Question

Use the following cell to answer the questions:

Cr / Cr3+ (1.00 M) // Ni2+ (1.00 M) / Ni.

a) How many milligrams of Ni would be plated on the cathode if a current of 0.39 A is drawn for 2.0 hrs?

b) What is [Cr3+] when [Ni2+] has dropped to 10-4 M?

c) What is the cell potential at the conditions described in Part b?

Table of standard reduction potentials: http://www.chemeddl.org/services/moodle/media/QBank/GenChem/Tables/EStandardTable.htm

Answer 1

a) faradays first law

w = zit

w = (E/F)it

E = equivalent weight of Ni = 58.7/2 = 29.35 g/equiv

    = (29.35/96500)*0.39*2*60

   Weight of Ni diposited = 0.0142 g

b) 3Ni^2+(aq) + 2Cr(s) -----> 3Ni(s) + 2Cr^3+(aq)

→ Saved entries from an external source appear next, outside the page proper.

==> src/rtl/sbl_pkg.sv <==
package sbl_pkg;
  // True when a slot position inside a half-frame carries payload.
  function automatic logic in_payload(input int pos, input int last);
    return (pos >= 1) && (pos <= last);
  endfunction
endpackage

==> src/rtl/sbl_timing.sv <==
module sbl_timing #(
  parameter int SLOT_W = 32,
  parameter int BANDS  = 32,
  parameter int SIW    = $clog2(2 * SLOT_W),
  parameter int BW     = $clog2(BANDS)
) (
  input  logic           clk,
  input  logic           rst,
  input  logic           ce,
  output logic           sclk_o,
  output logic           rise_o,
  output logic           fall_o,
  output logic           frame_start_o,
  output logic [SIW-1:0] slot_o,
  output logic [SIW-1:0] slot_nxt_o,
  output logic [BW-1:0]  band_o,
  output logic           ws_o,
  output logic           fsync_o
);
  localparam logic [SIW-1:0] SLOT_LAST = SIW'(2 * SLOT_W - 1);
  localparam logic [BW-1:0]  BAND_LAST = BW'(BANDS - 1);

  logic           sclk_q, ws_q, fsync_q;
  logic [SIW-1:0] slot_q, slot_nxt;
  logic [BW-1:0]  band_q, band_nxt;

  always_comb begin
    slot_nxt = (slot_q == SLOT_LAST) ? '0 : slot_q + 1'b1;
    band_nxt = (band_q == BAND_LAST) ? '0 : band_q + 1'b1;
  end

  assign rise_o        = ce & ~sclk_q;
  assign fall_o        = ce & sclk_q;
  assign frame_start_o = fall_o && (slot_q == SLOT_LAST);

  // Counters are preset to their last values so the first frame is slot 0, band 0.
  always_ff @(posedge clk) begin
    if (rst) begin
      sclk_q  <= 1'b0;
      slot_q  <= SLOT_LAST;
      band_q  <= BAND_LAST;
      ws_q    <= 1'b0;
      fsync_q <= 1'b0;
    end else begin
      if (ce) sclk_q <= ~sclk_q;
      if (fall_o) begin
        slot_q <= slot_nxt;
        ws_q   <= slot_nxt[SIW-1];
        if (slot_q == SLOT_LAST) begin
          band_q  <= band_nxt;
          fsync_q <= (band_nxt == '0);
        end
      end
    end
  end

  assign sclk_o     = sclk_q;
  assign slot_o     = slot_q;
  assign slot_nxt_o = slot_nxt;
  assign band_o     = band_q;
  assign ws_o       = ws_q;
  assign fsync_o    = fsync_q;
endmodule

==> src/rtl/sbl_tx.sv <==
module sbl_tx #(
  parameter int SAMPLE_W = 24,
  parameter int SLOT_W   = 32,
  parameter int SIW      = $clog2(2 * SLOT_W)
) (
  input  logic                clk,
  input  logic                rst,
  input  logic                fall_i,
  input  logic                frame_start_i,
  input  logic [SIW-1:0]      slot_nxt_i,
  input  logic                tx_valid_i,
  output logic                tx_ready_o,
  input  logic [SAMPLE_W-1:0] tx_left_i,
  input  logic [SAMPLE_W-1:0] tx_right_i,
  output logic                sdo_o,
  output logic                underrun_o
);
  import sbl_pkg::*;
  localparam int POS_W = SIW - 1;
  localparam int IDX_W = $clog2(SAMPLE_W);
  localparam logic [POS_W-1:0] LAST_POS = POS_W'(SAMPLE_W);

  logic                pend_full, underrun_q, sdo_q, accept;
  logic [SAMPLE_W-1:0] pend_l, pend_r, cur_l, cur_r, word;
  logic [POS_W-1:0]    pos_n;
  logic                ch_n, bit_n;
  logic [IDX_W-1:0]    idx_n;

  assign tx_ready_o = ~pend_full;
  assign accept     = tx_valid_i & ~pend_full;
  assign pos_n      = slot_nxt_i[POS_W-1:0];
  assign ch_n       = slot_nxt_i[POS_W];

  always_comb begin
    word  = ch_n ? cur_r : cur_l;
    idx_n = IDX_W'(LAST_POS - pos_n);
    bit_n = in_payload(int'(pos_n), SAMPLE_W) ? word[idx_n] : 1'b0;
  end

  always_ff @(posedge clk) begin
    if (rst) begin
      pend_full  <= 1'b0;
      underrun_q <= 1'b0;
      sdo_q      <= 1'b0;
      pend_l     <= '0;
      pend_r     <= '0;
      cur_l      <= '0;
      cur_r      <= '0;
    end else begin
      if (frame_start_i) begin
        if (pend_full) begin
          cur_l     <= pend_l;
          cur_r     <= pend_r;
          pend_full <= 1'b0;
        end else begin
          underrun_q <= 1'b1;
        end
      end
      if (accept) begin
        pend_l    <= tx_left_i;
        pend_r    <= tx_right_i;
        pend_full <= 1'b1;
      end
      if (fall_i) sdo_q <= bit_n;
    end
  end

  assign sdo_o      = sdo_q;
  assign underrun_o = underrun_q;
endmodule

==> src/rtl/sbl_rx.sv <==
module sbl_rx #(
  parameter int SAMPLE_W = 24,
  parameter int SLOT_W   = 32,
  parameter int BANDS    = 32,
  parameter int SIW      = $clog2(2 * SLOT_W),
  parameter int BW       = $clog2(BANDS)
) (
  input  logic                clk,
  input  logic                rst,
  input  logic                rise_i,
  input  logic [SIW-1:0]      slot_i,
  input  logic [BW-1:0]       band_i,
  input  logic                sdi_i,
  output logic                rx_valid_o,
  input  logic                rx_ready_i,
  output logic [SAMPLE_W-1:0] rx_left_o,
  output logic [SAMPLE_W-1:0] rx_right_o,
  output logic [BW-1:0]       rx_band_o
);
  import sbl_pkg::*;
  localparam int POS_W = SIW - 1;
  localparam logic [POS_W-1:0] LAST_POS = POS_W'(SAMPLE_W);

  logic [SAMPLE_W-1:0] sh, sh_nxt, hold_l, out_l, out_r;
  logic [BW-1:0]       out_band;
  logic                valid_q, take;
  logic [POS_W-1:0]    pos;
  logic                ch;

  assign pos    = slot_i[POS_W-1:0];
  assign ch     = slot_i[POS_W];
  assign sh_nxt = {sh[SAMPLE_W-2:0], sdi_i};
  assign take   = rise_i && in_payload(int'(pos), SAMPLE_W);

  always_ff @(posedge clk) begin
    if (rst) begin
      sh       <= '0;
      hold_l   <= '0;
      out_l    <= '0;
      out_r    <= '0;
      out_band <= '0;
      valid_q  <= 1'b0;
    end else begin
      if (take) sh <= sh_nxt;
      if (take && pos == LAST_POS && !ch) hold_l <= sh_nxt;
      if (take && pos == LAST_POS && ch) begin
        out_l    <= hold_l;
        out_r    <= sh_nxt;
        out_band <= band_i;
        valid_q  <= 1'b1;
      end else if (valid_q && rx_ready_i) begin
        valid_q <= 1'b0;
      end
    end
  end

  assign rx_valid_o = valid_q;
  assign rx_left_o  = out_l;
  assign rx_right_o = out_r;
  assign rx_band_o  = out_band;
endmodule

==> src/rtl/subband_link.sv <==
module subband_link #(
  parameter int SAMPLE_W = 24,
  parameter int SLOT_W   = 32,
  parameter int BANDS    = 32,
  parameter int BW       = $clog2(BANDS)
) (
  input  logic                clk,
  input  logic                rst,
  input  logic                ce,
  input  logic                tx_valid,
  output logic                tx_ready,
  input  logic [SAMPLE_W-1:0] tx_left,
  input  logic [SAMPLE_W-1:0] tx_right,
  output logic                rx_valid,
  input  logic                rx_ready,
  output logic [SAMPLE_W-1:0] rx_left,
  output logic [SAMPLE_W-1:0] rx_right,
  output logic [BW-1:0]       rx_band,
  output logic                underrun,
  output logic                sclk,
  output logic                ws,
  output logic                sdo,
  input  logic                sdi,
  output logic                fsync
);
  localparam int SIW = $clog2(2 * SLOT_W);

  logic           rise, fall, frame_start;
  logic [SIW-1:0] slot, slot_nxt;
  logic [BW-1:0]  band;

  sbl_timing #(.SLOT_W(SLOT_W), .BANDS(BANDS), .SIW(SIW), .BW(BW)) u_timing (
    .clk(clk), .rst(rst), .ce(ce),
    .sclk_o(sclk), .rise_o(rise), .fall_o(fall), .frame_start_o(frame_start),
    .slot_o(slot), .slot_nxt_o(slot_nxt), .band_o(band),
    .ws_o(ws), .fsync_o(fsync)
  );

  sbl_tx #(.SAMPLE_W(SAMPLE_W), .SLOT_W(SLOT_W), .SIW(SIW)) u_tx (
    .clk(clk), .rst(rst), .fall_i(fall), .frame_start_i(frame_start),
    .slot_nxt_i(slot_nxt), .tx_valid_i(tx_valid), .tx_ready_o(tx_ready),
    .tx_left_i(tx_left), .tx_right_i(tx_right),
    .sdo_o(sdo), .underrun_o(underrun)
  );

  sbl_rx #(.SAMPLE_W(SAMPLE_W), .SLOT_W(SLOT_W), .BANDS(BANDS), .SIW(SIW), .BW(BW)) u_rx (
    .clk(clk), .rst(rst), .rise_i(rise), .slot_i(slot), .band_i(band),
    .sdi_i(sdi), .rx_valid_o(rx_valid), .rx_ready_i(rx_ready),
    .rx_left_o(rx_left), .rx_right_o(rx_right), .rx_band_o(rx_band)
  );
endmodule

==> config.mk <==
export PLATFORM = sky130hd
export DESIGN_NAME = subband_link
export DESIGN_NICKNAME = d
export VERILOG_FILES = /design/src/rtl/sbl_pkg.sv /design/src/rtl/sbl_timing.sv /design/src/rtl/sbl_tx.sv /design/src/rtl/sbl_rx.sv /design/src/rtl/subband_link.sv
export SDC_FILE = /design/constraint.sdc
export NUM_CORES = 1
export LEC_CHECK = 0
export BUFFER_PORTS_ARGS = -buffer_cell sky130_fd_sc_hd__clkbuf_2
export CAP_MARGIN = 10
export CORE_ASPECT_RATIO = 0.6
export CORE_MARGIN = 3
export CORE_UTILIZATION = 50
export CTS_BUF_LIST = sky130_fd_sc_hd__clkbuf_8
export DETAILED_ROUTE_END_ITERATION = 10
export PLACE_DENSITY = 0.71
export SYNTH_ARGS = -nofsm -noshare
export SYNTH_HDL_FRONTEND = slang
export SYNTH_SLANG_ARGS = --single-unit
==> constraint.sdc <==
create_clock -name clk -period 5.05 [get_ports clk]
set_input_delay 1.01 -clock clk [delete_from_list [all_inputs] [get_ports clk]]
set_output_delay 1.01 -clock clk [all_outputs]
set_load 0.02 [all_outputs]
==> key figures, run 1 <==
Status
  • Status: finished, final reports clean

Detailed routing
  • Post-route ant nets: 0
  • Avg WL per Cell: 14.25 um
  • DRC: 0
  • Vias: a little under 7000
  • Vias per Instance: between 5 and 6
  • Drt pass-1 iters: 5
  • Routed WL: approximately 19000 um
  • Initial DRC Count: 600

Clock tree
  • Cts hold-fix bufs: 0
  • H-Tree Depth: 1
  • Number of post-CTS setup repair buffers: 0
  • Num CTS Buffers: 30
  • Worst skew pair latency: approximately 0.54 ns
  • CTS Sinks: 214
  • TritonCTS clock tree: built
  • Root buf cell: clkbuf_8
  • # resized after CTS: 0
  • Reg clk slew, reported paths: ~0.070 ns
  • CTS max path bufs: 3

Worst setup path
  • Arr. time, crit path: roughly 3.7 ns
  • Crit path kind: reg2reg
  • Critical Path RT: around 5.5 ns
  • CP startpoint kind: flip-flop
  • Reg2Reg Depth: 10
  • Endpoint class of the critical path: flip-flop
  • R2R Path Start: u_timing.slot_o[0]
  • RR Endpoint: u_tx.sdo_o
  • Worst setup path startpoint: u_timing.slot_o[0]
  • Flop-to-flop setup slack: approximately 1.8 ns
  • Max FO, Critical Path: 20

Cells and area
  • Final #Nets: around 1200
  • Syn-to-layout area delta: 14.12%
  • Util after Layout: between 50% and 60%
  • Commonest cells after routing, fill and taps aside: nand2_1 (361), dfxtp_1 (214), a21oi_1 (184)
  • ANT cells: 0
  • Layout cells sized above 1: 15.23%
  • Sequential cell area: 0.004284 mm2
  • # fillers: 1524
  • Multi-input gate area: between 0.003 and 0.004 mm2
  • Commonest non-fill, non-tap cell in the layout: nand2_1

Hold path
  • Hold path startpoint: u_tx.pend_r[1]
  • WHS Path Cells: 2
  • Worst hold path type: reg2reg
  • Worst hold endpoint: u_tx.cur_r[1]

GRT
  • Total track usage: about a fifth
  • Vias in the first global route: around 6200
  • Initial antenna violation count: 0
  • Gr ovfl total: 0
  • Maximum number of pins on one net before global-route repair: 143
  • First-pass GRT wire length: about 31000 um

Synth
  • Cells after synthesis: roughly 1000
  • Most used DFF post-synth: dfxtp_1
  • Post-synth top area share: 51.83%
  • Complex-gate fraction of the synthesized area: ~14%
  • Xor and xnor area share after synthesis: less than 1%
  • Syn nets: roughly 1100
  • EDFF count, synth: 0
  • Yosys top cell by area: dfxtp_1
  • Post-synthesis mux area share: 6.540%
  • Register bit total from synthesis: approximately 210
  • Syn Area/Cell: approximately 8 um2
  • Simple-Gate Fraction of Synth Area: ~22%
  • FFs w/ async S/R, synth: 0%
  • Seq/Total Area, Yosys: 51.83%
  • Synth Area in Adders: 0.9083%
  • Netlist cell types: 42
  • Largest family of logic cells by synthesized area: simple AND/OR/NAND/NOR gates
  • Area contributors post-synth: dfxtp_1 (52%), nand2_1 (16%), a21oi_1 (11%)
  • Yosys warns: 0
  • Mapped Area: 0.008265 mm2

Flow run
  • Max_cap viols: 0

Floorplanning
  • Die width: roughly 170 um
  • Total die area: between 0.015 and 0.02 mm2
  • Ports: 114
  • Core ar.: between 0.015 and 0.02 mm2
  • Rows: 35
  • Starting Density: between 50 and 60%
  • Die H: 105.6 um

STA
  • Endpoints failing hold: 0
  • Final min period: ~3.2 ns
  • Unrepaired setup endpoints after global routing: no
  • Worst Skew: 0.01166 ns
  • Setup TNS: 0 ns
  • Final period utilization: between 60% and 70%
  • Worst hold slack: ~0.45 ns
  • Fmax: 310.5 MHz
  • Slew @ Worst Pin: ~1.0 ns
  • Fin. max-slew vios: 0
  • Relative slew slack: a little under a third
  • Setup violators final: 0

Power and ir drop
  • Leak Pwr: ~3.7 nW
  • Max VDD drop: about 170 uV
  • Cell Pwr Density: between 300 and 400 mW/mm2

Place
  • Dpl hpwl: about 12000 um
  • Routability cong.: roughly 0.84
  • Number of port buffers: 113
-- worst max-delay path, cell delays in order, from the launching register on --
cell      delay (ns)
dfxtp_1         0.56
ha_1            0.44
a21oi_1         0.10
o21ai_1         0.22
o31ai_4         0.15
buf_4           0.26
mux2_2          0.26
nor3_1          0.04
or4_1           0.53
o41a_1          0.41
o221ai_1        0.16
-- metal layers --
layer / vias up / global-route usage (%) / share of wire (%)
met1: 3182 / 33.36 / 54
met4: 0 / 3.759 / 1.3
li1: 3544 / - / -
met5: - / 0 / 0
met3: 27 / 4.573 / 6.1
met2: 177 / 27.03 / 38
-- logic make-up after synthesis --
| family | count (synthesis) |
|---|---|
| AOI/OAI and AO/OA | 214 |
| muxes | 51 |
| adders and majority gates | 6 |
| and+or+nand+nor | 449 |
| buffers and inverters | 81 |
| DFF | 214 |
| xor gates and xnor gates | 9 |
-- cells in the mapped netlist (3+ instances only) --
cell type	number
xnor2_1	5
buf_1	4
buf_2	4
nand2b_1	6
or4_1	3
a211o_1	9
dfxtp_1	214
nand3_1	5
a31oi_1	3
and2_1	3
nor4_1	5
nand2_1	362
clkbuf_1	60
ha_1	6
xor2_1	4
o21ai_0	6
nor3_1	17
mux2i_1	45
inv_1	7
nor2_1	38
buf_4	6
a21oi_1	184
-- sequential cells by signal, indices dropped and copies added (netlist names), 5 cells and up --
signal	flops
u_timing.band_o	5
u_tx.pend_l	24
u_rx.rx_left_o	24
u_rx.hold_l	24
u_rx.sh	23
u_rx.rx_right_o	24
u_rx.rx_band_o	5
u_tx.pend_r	24
u_timing.slot_o	6
u_tx.cur_r	24
u_tx.cur_l	24
-- power by group --
part | internal [mW] | total (mW) | switching [mW]
Combinational | 0.105 | 0.270 | 0.165
Sequential | 1.72 | 1.75 | 0.0301
Clock | 0.639 | 1.25 | 0.613
Total | 2.46 | 3.27 | 0.808
-- stage by stage --
step	total power, mW	cells	instance area (um2)	setup WS [ns]
3_3_place_gp	2.055	1273	8872	1.968
6_report	3.273	1326	9433	1.830
4_1_cts	3.303	1326	9433	1.829
3_5_place_dp	2.058	1273	8872	1.835
5_1_grt	3.413	1326	9433	1.549
2_1_floorplan	1.990	1024	8265	2.466
-- worst max-delay path by stage --
stage,to
final,u_tx.sdo_o
after global routing,u_tx.sdo_o
after CTS,u_tx.sdo_o
after detailed placement,u_tx.sdo_o
after global placement,u_tx.sdo_o
after floorplan,u_tx.sdo_o
-- final cells by class --
class	count	share of cell area (%)
Clock buffer	36	5.253
Sequential cell	214	45.42
Clock inverter	17	0.6897
Tap cell	203	2.693
Timing Repair Buffer	120	6.619
Multi-Input combinational cell	729	39.05
Inverter	7	0.2786
No activity file was read; power rests on OpenSTA's default activity.
==> run 2, diff against run 1 <==
ABC_AREA = 1   (was unset)
clock period = 3.3 ns   (was 5.05 ns; I/O delays follow)
==> run 2 against run 1 <==
Compared with the run above:
- count of clock-buffer cells in the layout stayed put
- register-to-register slack worse by 1.2 ns
- non-clock buffer count is 9 higher
- critical path depth is 2 higher
- power is 61% higher
- largest cell class unchanged
- highest routed layer unchanged
==> key figures, run 2 <==
STA
  • Setup TNS: 0 ns
  • Setup violators final: 0
  • Final min period: 2.671 ns
  • Slew @ Worst Pin: 0.8236 ns
  • Endpoints failing hold: 0
  • Fin. max-slew vios: 0
  • Fmax: about 370 MHz
  • Unrepaired setup endpoints after global routing: no
  • Relative slew slack: between 40% and 50%
  • Worst Skew: between 0.01 and 0.015 ns
  • PnR worst setup slack: between 0.6 and 0.7 ns
  • Final period utilization: between 80% and 90%

Worst setup path
  • RR Endpoint: u_rx.hold_l[15]
  • R2R Path Start: u_timing.slot_o[0]
  • Endpoint class of the critical path: flip-flop
  • Crit path kind: reg2reg
  • Max FO, Critical Path: 26
  • Flop-to-flop setup slack: 0.63 ns
  • Arr. time, crit path: about 3.1 ns
  • Critical Path RT: roughly 3.8 ns
  • CP startpoint kind: flip-flop
  • Reg2Reg Depth: 12

Synth
  • Most used DFF post-synth: dfxtp_1
  • EDFF count, synth: 0
  • Commonest cells in the netlist: nor2_1 (216), dfxtp_1 (214), a21oi_1 (151)
  • FFs w/ async S/R, synth: 0%
  • Mapped Area: between 0.008 and 0.009 mm2
  • Post-synth top area share: approximately half
  • Syn nets: 1170
  • Area contributors post-synth: dfxtp_1 (51%), nor2_1 (9.6%), a21oi_1 (9.0%)
  • Netlist cell types: 34
  • Register bit total from synthesis: approximately 210
  • Cells after synthesis: ~1100
  • Yosys warns: 0
  • Syn Area/Cell: 7.587 um2
  • Seq/Total Area, Yosys: approximately half
  • Yosys top cell by area: dfxtp_1
  • Top-count cell post-synth: nor2_1

GRT
  • Vias in the first global route: ~6700
  • GRT Max-Usage Layer: met1
  • Met1 Resource Use GR: between 30% and 40%
  • Maximum number of pins on one net before global-route repair: 71
  • Total track usage: roughly 22%
  • First-pass GRT wire length: roughly 34000 um
  • Gr ovfl total: 0
  • Met3 Track Usage GR: 4.318%
  • Met2 GRT Util: between 20 and 30%
  • Initial antenna violation count: 0

Clock tree
  • TritonCTS clock tree: built
  • H-Tree Depth: 1
  • Reg clk slew, reported paths: roughly 0.070 ns
  • Number of post-CTS setup repair buffers: 0
  • Cts hold-fix bufs: 0
  • Num CTS Buffers: 29
  • CTS max path bufs: 3
  • Worst skew pair latency: between 0.5 and 0.6 ns
  • CTS Sinks: ~210
  • Root buf cell: clkbuf_8
  • # resized after CTS: 0

Detailed routing
  • Vias per Instance: 5.109
  • Vias: 7377
  • Initial DRC Count: a little over 600
  • Routed WL: 20620 um
  • Avg WL per Cell: about 14 um
  • DRC: 0
  • Drt pass-1 iters: 5
  • Post-route ant nets: 0

Floorplanning
  • Core ar.: 0.01635 mm2
  • Starting Density: between 50% and 60%
  • Ports: ~110
  • Die width: approximately 170 um
  • Total die area: ~0.018 mm2
  • Rows: 36
  • Die H: around 110 um

Power and ir drop
  • Leak Pwr: between 3 and 4 nW
  • Overall Power: 5.260 mW
  • Cell Pwr Density: around 550 mW/mm2
  • Sw Ratio: about 27%
  • Logic gate share of total power: between 10% and 20%
  • Max VDD drop: between 300 and 400 uV
  • Cell Int Power: around 3.8 mW
  • Flop pwr share: a little over half
  • Net Sw Power: around 1.4 mW
  • Clk pwr share: 36.5%

Cells and area
  • ANT cells: 0
  • Layout cells sized above 1: between 10% and 20%
  • Commonest cells after routing, fill and taps aside: nor2_1 (216), dfxtp_1 (214), a21oi_1 (151)
  • # fillers: ~1600
  • Syn-to-layout area delta: 13.94%
  • Multi-input gate area: 0.003416 mm2
  • Fin area: 0.009595 mm2
  • Sequential cell area: around 0.0043 mm2
  • Final #Nets: ~1300
  • Util after Layout: about 59%
  • Commonest non-fill, non-tap cell in the layout: nor2_1

Hold path
  • WHS Path Cells: 3
  • Hold path startpoint: tx_right[6]
  • Worst hold path type: in2reg
  • Worst hold endpoint: u_tx.pend_r[6]

Place
  • Routability cong.: a little over 0.9
  • DP Worst Slack: 0.6779 ns
  • Number of port buffers: 113
  • Placed cell area: between 0.009 and 0.01 mm2
  • Dpl hpwl: 14380 um

Status
  • Status: finished, final reports clean

Flow run
  • Max_cap viols: 0
-- run 2: cell count changes in the layout (fill, tap and decap cells not counted), sizes merged, moves of 11 or more --
cell / change
o21ai: +107
o211ai: +11
nand3: +74
nor2: +179
inv: +86
nand2: -243
nor3: -16
a21oi: -31
mux2i: -45
-- run 2: through the flow --
stage | hold WS (ns) | std cells
2_1_floorplan | 0.4298 | 1110
3_3_place_gp | 0.4356 | 1393
3_5_place_dp | 0.4386 | 1393
4_1_cts | 0.3336 | 1444
5_1_grt | 0.3534 | 1444
6_report | 0.3585 | 1444
-- run 2: how the worst max path moves through the flow --
stage,startpoint,end,slack [ns]
floorplan,u_timing.slot_o[0],u_rx.hold_l[10],1.13
global placement,u_timing.slot_o[0],u_rx.hold_l[23],0.77
CTS,u_timing.slot_o[0],u_rx.hold_l[17],0.66
finish,u_timing.slot_o[0],u_rx.hold_l[15],0.63
detailed placement,u_timing.slot_o[0],u_rx.hold_l[21],0.68
global route,u_timing.slot_o[0],u_rx.hold_l[18],0.37
-- run 2: cell type report --
class	instances	share of cell area [%]
Timing Repair Buffer	129	7.146
Clock inverter	15	0.6781
Sequential cell	214	44.65
Clock buffer	36	5.164
Tap cell	228	2.973
Inverter	97	3.794
Multi-Input combinational cell	725	35.60
-- run 2: cells by family after synthesis --
family	count (synthesis)	synth area share (%)
flops	214	50.87
compound gates	294	18.47
fa+ha+maj	6	0.8914
xor+xnor	4	0.4159
buf+inv	171	8.572
simple gates	421	20.78
-- run 2: power groups by stage --
| stage | Combinational (mW) | Clock, mW | Sequential (mW) |
|---|---|---|---|
| finish | 0.605 | 1.92 | 2.73 |
| global route | 0.689 | 2.08 | 2.74 |
| detailed placement | 0.596 | 0 | 2.79 |
| floorplan | 0.479 | 0 | 2.77 |
| CTS | 0.599 | 1.96 | 2.73 |
| global placement | 0.586 | 0 | 2.79 |
-- run 2: per-layer routing --
metal | vias up | share of wire, %
li1 | 3783 | -
met1 | 3359 | 56
met2 | 218 | 37
met3 | 17 | 6.4
met4 | 0 | 0.79
met5 | - | 0
-- run 2: critical path: stages (launching register included) --
cell	delay, ns
dfxtp_1	0.39
inv_1	0.34
ha_1	0.21
inv_1	0.08
nor3_4	0.25
or2_1	0.15
nand3_2	0.09
inv_2	0.10
nand3_2	0.33
buf_4	0.37
nor2_1	0.15
a21oi_1	0.05
nor2_1	0.09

E0cell = E0cathode - E0anode

        = -0.25-(-0.74)

            = 0.49 V

b)  

decrease in concentration of Ni^2+ = 1 - (10^-4) = 0.9999 M

   mass of Ni deposited during this = M*V*Mwt

                         = 0.9999*1*58.7
                      
                         = 58.7 g

   no of faradys of electricity produced = mwt / ewt = 58.7/29.35 = 2 F

    3 faradays = 1 mole Cr

    2 Faradays = 2/3 = 0.67 mole

spontaneously concentration of Cr^3+ increased = 0.67/1 = 0.67 M

final concentration of Cr^3+ increased = 1+0.67 = 1.67 M

C) Ecell = E0cell - 0.0591/nlog((Cr^3+)^2/(Ni^2+)^3)

        = 0.49 - (0.0591/6)log(1.67^2/(10^-4)^3)

        = 0.367 V